About this task:
Where a line in the records below contains the string "entry", tally it; give only the final number.

Top of Supplied data

File: src/rtl/fifo_pkg.sv
// Shared constants and helpers for the sync_fifo read-side logic.
// The reader buffer is a 3-entry circular store addressed by mod-3 pointers.
package fifo_pkg;

  localparam int READER_BUF_DEPTH = 3;
  localparam int READER_PTR_WIDTH = 2;
  localparam int FIFO_DATA_WIDTH  = 32;

  // Mod-3 pointer advance: 0 -> 1 -> 2 -> 0.
  function automatic logic [READER_PTR_WIDTH-1:0] ptr_inc(input logic [READER_PTR_WIDTH-1:0] p);
    return (p == READER_PTR_WIDTH'(READER_BUF_DEPTH - 1)) ? '0 : p + 1'b1;
  endfunction

endpackage

File: src/rtl/sync_fifo_reader_buf.sv
// Three-entry circular register buffer with push at the tail and pop at the head.
// Simultaneous push and pop keeps occupancy unchanged and preserves order.
module sync_fifo_reader_buf
  import fifo_pkg::*;
#(
  parameter int DATA_WIDTH = FIFO_DATA_WIDTH
) (
  input  logic                        clock,
  input  logic                        reset,
  input  logic                        push,
  input  logic [DATA_WIDTH-1:0]       push_data,
  input  logic                        pop,
  output logic [DATA_WIDTH-1:0]       head_data,
  output logic [READER_PTR_WIDTH-1:0] occupancy
);

  logic [DATA_WIDTH-1:0]       mem_reg [READER_BUF_DEPTH];
  logic [READER_PTR_WIDTH-1:0] head_ptr_reg;
  logic [READER_PTR_WIDTH-1:0] tail_ptr_reg;
  logic [READER_PTR_WIDTH-1:0] occ_reg;
  logic [READER_PTR_WIDTH-1:0] occ_next;
  logic                        pop_ok;
  logic                        push_ok;

  // Guards keep the buffer self-consistent even if a caller misbehaves.
  assign pop_ok  = pop && (occ_reg != '0);
  assign push_ok = push && ((occ_reg != READER_PTR_WIDTH'(READER_BUF_DEPTH)) || pop_ok);

  always_comb begin
    occ_next = occ_reg;
    case ({push_ok, pop_ok})
      2'b10:   occ_next = occ_reg + 1'b1;
      2'b01:   occ_next = occ_reg - 1'b1;
      default: occ_next = occ_reg;
    endcase
  end

  always_ff @(posedge clock or posedge reset) begin
    if (reset) begin
      for (int i = 0; i < READER_BUF_DEPTH; i++) begin
        mem_reg[i] <= '0;
      end
      head_ptr_reg <= '0;
      tail_ptr_reg <= '0;
      occ_reg      <= '0;
    end else begin
      if (push_ok) begin
        mem_reg[tail_ptr_reg] <= push_data;
        tail_ptr_reg          <= ptr_inc(tail_ptr_reg);
      end
      if (pop_ok) begin
        head_ptr_reg <= ptr_inc(head_ptr_reg);
      end
      occ_reg <= occ_next;
    end
  end

  assign head_data = mem_reg[head_ptr_reg];
  assign occupancy = occ_reg;

endmodule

Bottom of Supplied data

Task answer:
2